Hay todavía quien pone las palabras de Jesús de este evangelio de hoy jueves como continuación de las respuestas de Jesús a Nicodemo, apoyándose seguramente en que el Señor sigue hablando de “lo alto” (el que viene de lo alto), y uno de los mensajes principales del diálogo de ambos es nacer de lo alto, mejor que traducir “nacer de nuevo”. El contexto de este evangelio, sin embargo, está en el último testimonio de Juan Bautista sobre Jesús, en el Jordán, donde también bautizaban los discípulos del Señor. Las palabras que siguen (el texto de hoy) bien podrían ser del mismo Jesús o, tal vez más bien, del propio evangelista, y, en ningún caso, de Juan Bautista. Pero a nosotros lo que nos interesa es su contenido.
Venir de lo alto quiere decir explícitamente venir del cielo, que es como sin ambages se autopresenta Jesús, cual enviado del Padre; en clara contraposición a quienes venimos de la tierra, de la tierra somos y de tales cosas hablamos. Solo Jesús, por venir de donde viene, puede dar testimonio del Padre, a quien nadie ha visto jamás, aunque quien lo ve a él, ve también al Padre, como le diría a Felipe (ver Jn 14,9). Jesús se duele de que no acepten su testimonio, como deja caer con tintes de decepción, porque —sabía él muy bien— que “los suyos no lo recibieron” (Jn 1,9), ya que “los hombres prefirieron la tiniebla a la luz, porque sus obras eran malas”, como se había explayado antes con Nicodemo (Jn 3,19).
Sin embargo, quien acepta a Jesús —y en esto consiste la vida eterna, en la firme adhesión a Jesús—, está manifestando su vez la veracidad de Dios, está proclamando, no solo con sus labios, sino fundamentalmente con su corazón, con su vida, con el vivir cotidiano, con lo prosaico de cada día (que tiene su propio afán) y, a veces, con el gozo gracioso —quiero decir el gozo producido por la gracia— de sentirse amado por Dios, está proclamando a todos los vientos de la rosa de los vientos la veracidad de Dios, que él es la Verdad, la única verdad revelada precisamente en su Hijo único, el Verbo eterno, que vivía cabe el seno del Padre desde el principio, el único Templo donde puede adorarse la divinidad, no ya en Garizín o en Jerusalén, sino en el Cuerpo de Jesús resucitado, residencia de la Verdad y del Espíritu, porque “se acerca la hora, ya está aquí, en que los verdaderos adoradores adorarán al Padre en espíritu y verdad” (Jn 4,23). Él es la Verdad, la que ni supo ni pudo reconocer Pilato cuando preguntaba por ella y la tenía ante sí; y en él habita en su plenitud el Espíritu Santo, porque, si el Padre lo da sin medida, ¿con qué sin medida lo posee Jesucristo como amor mutuo con el Padre? El Espíritu es quien nos da no el privilegio de la fe, sino la fe como don, como regalo, como gracia, como amor desinteresado del Padre, por propia elección, a quien quiera acoger a su Hijo y hacerse digno de la vida eterna.

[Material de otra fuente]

`config.mk`:
```
export PLATFORM = sky130hd
export DESIGN_NAME = ps2_key_decoder
export DESIGN_NICKNAME = d
export VERILOG_FILES = /design/src/rtl/ps2_key_pkg.sv /design/src/rtl/ps2_strobe_edge.sv /design/src/rtl/ps2_key_decoder.sv
export SDC_FILE = /design/constraint.sdc
export NUM_CORES = 1
export LEC_CHECK = 0
export CORE_MARGIN = 10
export CORE_UTILIZATION = 50
export CTS_BUF_LIST = sky130_fd_sc_hd__clkbuf_4 sky130_fd_sc_hd__clkbuf_8
export CTS_CLUSTER_SIZE = 10
export DETAILED_ROUTE_END_ITERATION = 8
export PLACE_DENSITY_LB_ADDON = 0.15
export SETUP_SLACK_MARGIN = 0.15
export SYNTH_ARGS = -nofsm -noshare
export SYNTH_HDL_FRONTEND = slang
export SYNTH_SLANG_ARGS = --single-unit
```
`constraint.sdc`:
```
create_clock -name clk_100mHz -period 3.09 [get_ports clk_100mHz]
set_input_delay 0.7725 -clock clk_100mHz [delete_from_list [all_inputs] [get_ports clk_100mHz]]
set_output_delay 0.7725 -clock clk_100mHz [all_outputs]
set_load 0.005 [all_outputs]
```
`src/rtl/ps2_key_pkg.sv`:
```
// Shared PS/2 Set-2 scan-code constants, decoder state encoding and key lookup helpers.
// Used by ps2_key_decoder and any other Ps2Interface consumer.
package ps2_key_pkg;

  localparam logic [7:0] SC_E0     = 8'hE0;
  localparam logic [7:0] SC_F0     = 8'hF0;
  localparam logic [7:0] SC_BAT    = 8'hAA;
  localparam logic [7:0] SC_ACK    = 8'hFA;
  localparam logic [7:0] SC_RESEND = 8'hFE;
  localparam logic [7:0] SC_ERR    = 8'hFF;
  localparam logic [7:0] SC_OVR    = 8'h00;

  localparam logic [7:0] SC_ARROW_UP    = 8'h75;
  localparam logic [7:0] SC_ARROW_DOWN  = 8'h72;
  localparam logic [7:0] SC_ARROW_LEFT  = 8'h6B;
  localparam logic [7:0] SC_ARROW_RIGHT = 8'h74;

  localparam logic [7:0] SC_W = 8'h1D;
  localparam logic [7:0] SC_S = 8'h1B;
  localparam logic [7:0] SC_A = 8'h1C;
  localparam logic [7:0] SC_D = 8'h23;

  typedef enum logic [1:0] {
    ST_IDLE     = 2'd0,
    ST_GOT_E0   = 2'd1,
    ST_GOT_F0   = 2'd2,
    ST_GOT_E0F0 = 2'd3
  } dec_state_e;

  typedef logic [1:0] key_id_t;

  localparam key_id_t KEY_UP    = 2'd0;
  localparam key_id_t KEY_DOWN  = 2'd1;
  localparam key_id_t KEY_LEFT  = 2'd2;
  localparam key_id_t KEY_RIGHT = 2'd3;

  typedef struct packed {
    logic    hit;
    key_id_t id;
  } key_hit_t;

  function automatic key_hit_t lookup_arrow(input logic [7:0] code);
    key_hit_t r;
    r = '0;
    case (code)
      SC_ARROW_UP:    r = '{hit: 1'b1, id: KEY_UP};
      SC_ARROW_DOWN:  r = '{hit: 1'b1, id: KEY_DOWN};
      SC_ARROW_LEFT:  r = '{hit: 1'b1, id: KEY_LEFT};
      SC_ARROW_RIGHT: r = '{hit: 1'b1, id: KEY_RIGHT};
      default:        r = '0;
    endcase
    return r;
  endfunction

  function automatic key_hit_t lookup_wasd(input logic [7:0] code);
    key_hit_t r;
    r = '0;
    case (code)
      SC_W:    r = '{hit: 1'b1, id: KEY_UP};
      SC_S:    r = '{hit: 1'b1, id: KEY_DOWN};
      SC_A:    r = '{hit: 1'b1, id: KEY_LEFT};
      SC_D:    r = '{hit: 1'b1, id: KEY_RIGHT};
      default: r = '0;
    endcase
    return r;
  endfunction

endpackage

```
`src/rtl/ps2_strobe_edge.sv`:
```
// Registers the Ps2Interface read_data strobe and emits a one-cycle pulse on its rising edge,
// so a strobe held high for several cycles delivers its byte only once.
module ps2_strobe_edge (
  input  logic clk,
  input  logic rst_n,
  input  logic read_data,
  output logic strobe
);

  logic rd_hist;

  always_ff @(posedge clk or negedge rst_n) begin
    if (!rst_n) rd_hist <= 1'b0;
    else        rd_hist <= read_data;
  end

  assign strobe = read_data & ~rd_hist;

endmodule

```
`src/rtl/ps2_key_decoder.sv`:
```
// PS/2 Set-2 make/break decoder producing held arrow-direction levels and one-cycle key events.
// Optional PS2_KEY_DECODER_WASD_EN also maps non-extended W/A/S/D onto the same directions.
module ps2_key_decoder
  import ps2_key_pkg::*;
#(
  parameter int TIMEOUT_CYCLES = 500000,
  parameter int CNT_W          = $clog2(TIMEOUT_CYCLES + 1)
) (
  input  logic       clk_100mHz,
  input  logic       reset,
  input  logic [7:0] rx_data,
  input  logic       read_data,
  output logic       key_up,
  output logic       key_down,
  output logic       key_left,
  output logic       key_right,
  output logic       key_event,
  output logic [1:0] key_id,
  output logic       key_pressed
);

  logic strobe_p0;

  ps2_strobe_edge u_strobe_edge (
    .clk       (clk_100mHz),
    .rst_n     (reset),
    .read_data (read_data),
    .strobe    (strobe_p0)
  );

  dec_state_e       state_q, state_d;
  logic [CNT_W-1:0] cnt_q, cnt_d;
  logic [3:0]       arrow_q, arrow_d;
  logic [3:0]       held_cur, held_d, chg;
  logic             silent;
  key_hit_t         arw;
  logic             evt_d, evt_p1;
  key_id_t          id_d, id_p1;
  logic             pressed_d, pressed_p1;
`ifdef PS2_KEY_DECODER_WASD_EN
  logic [3:0]       wasd_q, wasd_d;
  key_hit_t         wsd;
`endif

`ifdef PS2_KEY_DECODER_WASD_EN
  assign held_cur = arrow_q | wasd_q;
`else
  assign held_cur = arrow_q;
`endif

  always_comb begin
    state_d   = state_q;
    cnt_d     = cnt_q;
    arrow_d   = arrow_q;
    silent    = 1'b0;
    arw       = lookup_arrow(rx_data);
`ifdef PS2_KEY_DECODER_WASD_EN
    wasd_d    = wasd_q;
    wsd       = lookup_wasd(rx_data);
`endif

    if (strobe_p0) begin
      // An accepted byte always restarts the prefix timeout, even on expiry.
      cnt_d = '0;
      case (rx_data)
        SC_E0: state_d = ST_GOT_E0;
        SC_F0: begin
          if (state_q == ST_IDLE)        state_d = ST_GOT_F0;
          else if (state_q == ST_GOT_E0) state_d = ST_GOT_E0F0;
        end
        SC_BAT, SC_ERR, SC_OVR: begin
          arrow_d = '0;
`ifdef PS2_KEY_DECODER_WASD_EN
          wasd_d  = '0;
`endif
          silent  = 1'b1;
          state_d = ST_IDLE;
        end
        SC_ACK, SC_RESEND: state_d = state_q;
        default: begin
          state_d = ST_IDLE;
          case (state_q)
            ST_GOT_E0:   if (arw.hit) arrow_d[arw.id] = 1'b1;
            ST_GOT_E0F0: if (arw.hit) arrow_d[arw.id] = 1'b0;
`ifdef PS2_KEY_DECODER_WASD_EN
            ST_IDLE:     if (wsd.hit) wasd_d[wsd.id] = 1'b1;
            ST_GOT_F0:   if (wsd.hit) wasd_d[wsd.id] = 1'b0;
`endif
            default:     arrow_d = arrow_q;
          endcase
        end
      endcase
    end else if (state_q != ST_IDLE) begin
      if (cnt_q == CNT_W'(TIMEOUT_CYCLES - 1)) begin
        state_d = ST_IDLE;
        cnt_d   = '0;
      end else begin
        cnt_d = cnt_q + CNT_W'(1);
      end
    end

`ifdef PS2_KEY_DECODER_WASD_EN
    held_d = arrow_d | wasd_d;
`else
    held_d = arrow_d;
`endif

    // At most one direction can change per byte, so the lowest changed bit is the event key.
    chg       = held_d ^ held_cur;
    evt_d     = (|chg) & ~silent;
    id_d      = KEY_UP;
    for (int k = 3; k >= 0; k--) begin
      if (chg[k]) id_d = key_id_t'(k);
    end
    pressed_d = evt_d & held_d[id_d];
  end

  // ---- stage p1: registered state, held keys and event outputs ----
  always_ff @(posedge clk_100mHz or negedge reset) begin
    if (!reset) begin
      state_q    <= ST_IDLE;
      cnt_q      <= '0;
      arrow_q    <= '0;
`ifdef PS2_KEY_DECODER_WASD_EN
      wasd_q     <= '0;
`endif
      evt_p1     <= 1'b0;
      id_p1      <= KEY_UP;
      pressed_p1 <= 1'b0;
    end else begin
      state_q    <= state_d;
      cnt_q      <= cnt_d;
      arrow_q    <= arrow_d;
`ifdef PS2_KEY_DECODER_WASD_EN
      wasd_q     <= wasd_d;
`endif
      evt_p1     <= evt_d;
      id_p1      <= id_d;
      pressed_p1 <= pressed_d;
    end
  end

  assign key_up      = held_cur[KEY_UP];
  assign key_down    = held_cur[KEY_DOWN];
  assign key_left    = held_cur[KEY_LEFT];
  assign key_right   = held_cur[KEY_RIGHT];
  assign key_event   = evt_p1;
  assign key_id      = id_p1;
  assign key_pressed = pressed_p1;

endmodule

```
==> flow_summary.yaml, run 1 <==
outcome:
  status: "complete, no violations"
pwr:
  p_leak_nw: 1.08
  p_per_area_nw_per_um2: 423
  vdd_drop_max_mv: 0.302
  power_mw: 1.04
critical_path:
  required_ns: 3.25
  crit_fanout: 6
  path_class: "input port to register"
  worst_setup_path_start_kind: "input port"
  cp.arrival_ns: 3.07
  end_kind: "register"
synthesis:
  async_reset_ff_share_pct: 100
  synthesis.area_per_instance_um2: 8.56
  synth_top_cells_by_area: "dfrtp_1 39%, nand2_1 6.7%, o21ai_0 5.5%"
  ys_warn_count: 0
  synth_edf_count: 0
  ys_ff_latch: 30
  synth_cell_types: 55
  synth_top_area_share_pct: 39.1
  synth_seq_area_share_pct: 39.1
  netlist_area_um2: 1920
  syn_nets: 236
  synthFlopType: "dfrtp_1"
  synth_cells: 224
  yosysTopAreaCell: "dfrtp_1"
clocking:
  cts_buffers: 5
  cts_tree: "built"
  holdBufCountCts: 0
  root_buffer: "clkbuf_8"
  clk_pin_slew_ns: 0.06
  clk_latency_ns: 0.28
  clock-sinks: 30
  htree_levels: 2
  cts.path.max_buffers: 2
sta:
  final-setup-viol-count: 0
  rsz0062_at_grt: "no"
  fin_crit_ns: 2.90
  post-route-period-util_pct: 94.0
  slew_headroom_pct: 63.2
  drv_slew: 0
  tightest_slew_ns: 0.552
  skew_ns: 0.00807
  hold_viol: 0
  fmax_mhz: 344
place:
  dp_hpwl_um: 3590
  gp_congestion: 0.892
  io_buffers: 18
  post_dp_cell_area_um2: 2300
global_routing:
  overflow: 0
  grt_antenna_before_repair: 0
  grt_pass1_wl_um: 7560
  grt_usage_pct: 14.0
  grt_max_degree: 31
  first_global_vias: 1679
floorplan:
  core-area_um2: 3690
  fp-row-count: 22
  num_io_pins: 19
  die_w_um: 81.9
  start_util_pct: 52.0
  fp.dieH_um: 81.9
  dieArea_um2: 6710
final_layout:
  final_area_um2: 2460
  diodes: 0
  nets: 279
  layout_commonest_cell: "nand2_1"
  syn_to_final_growth_pct: 28.1
  drive_gt1_share_pct: 18.7
  layout_common_cells: "34 x nand2_1, 30 x dfrtp_1, 24 x buf_4, 21 x o21ai_0"
drt:
  ant_nets: 0
  routed_wl_um: 4760
  avgRoutedWirePerCell_um: 15.0
  via_per_inst: 5.95
  vias: 1879
  drc: 0
  drt_iter0_drc: 162
  firstDrtPassIters: 4
job:
  drv_cap: 0
worst_hold_path:
  min_path_type: "register to register"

Señor, un canto de agradecimiento me brota del corazón; pero también un canto de adoración, de humildad, de reconocimiento de mi pequeñez al tiempo que de tu inconmensurable ternura, que no sé si entonar el Benedictus o el Magníficat, porque algo me dice en el corazón que se me quedan pequeños ante el grito de amor mudo que quisiera elevar a los aires, pidiendo al ángel de mi guarda que te lo presente y te lo deletree, porque sé que él se entenderá mejor con el Espíritu Santo, que es el que clama en mi corazón “Abbá, Padre”.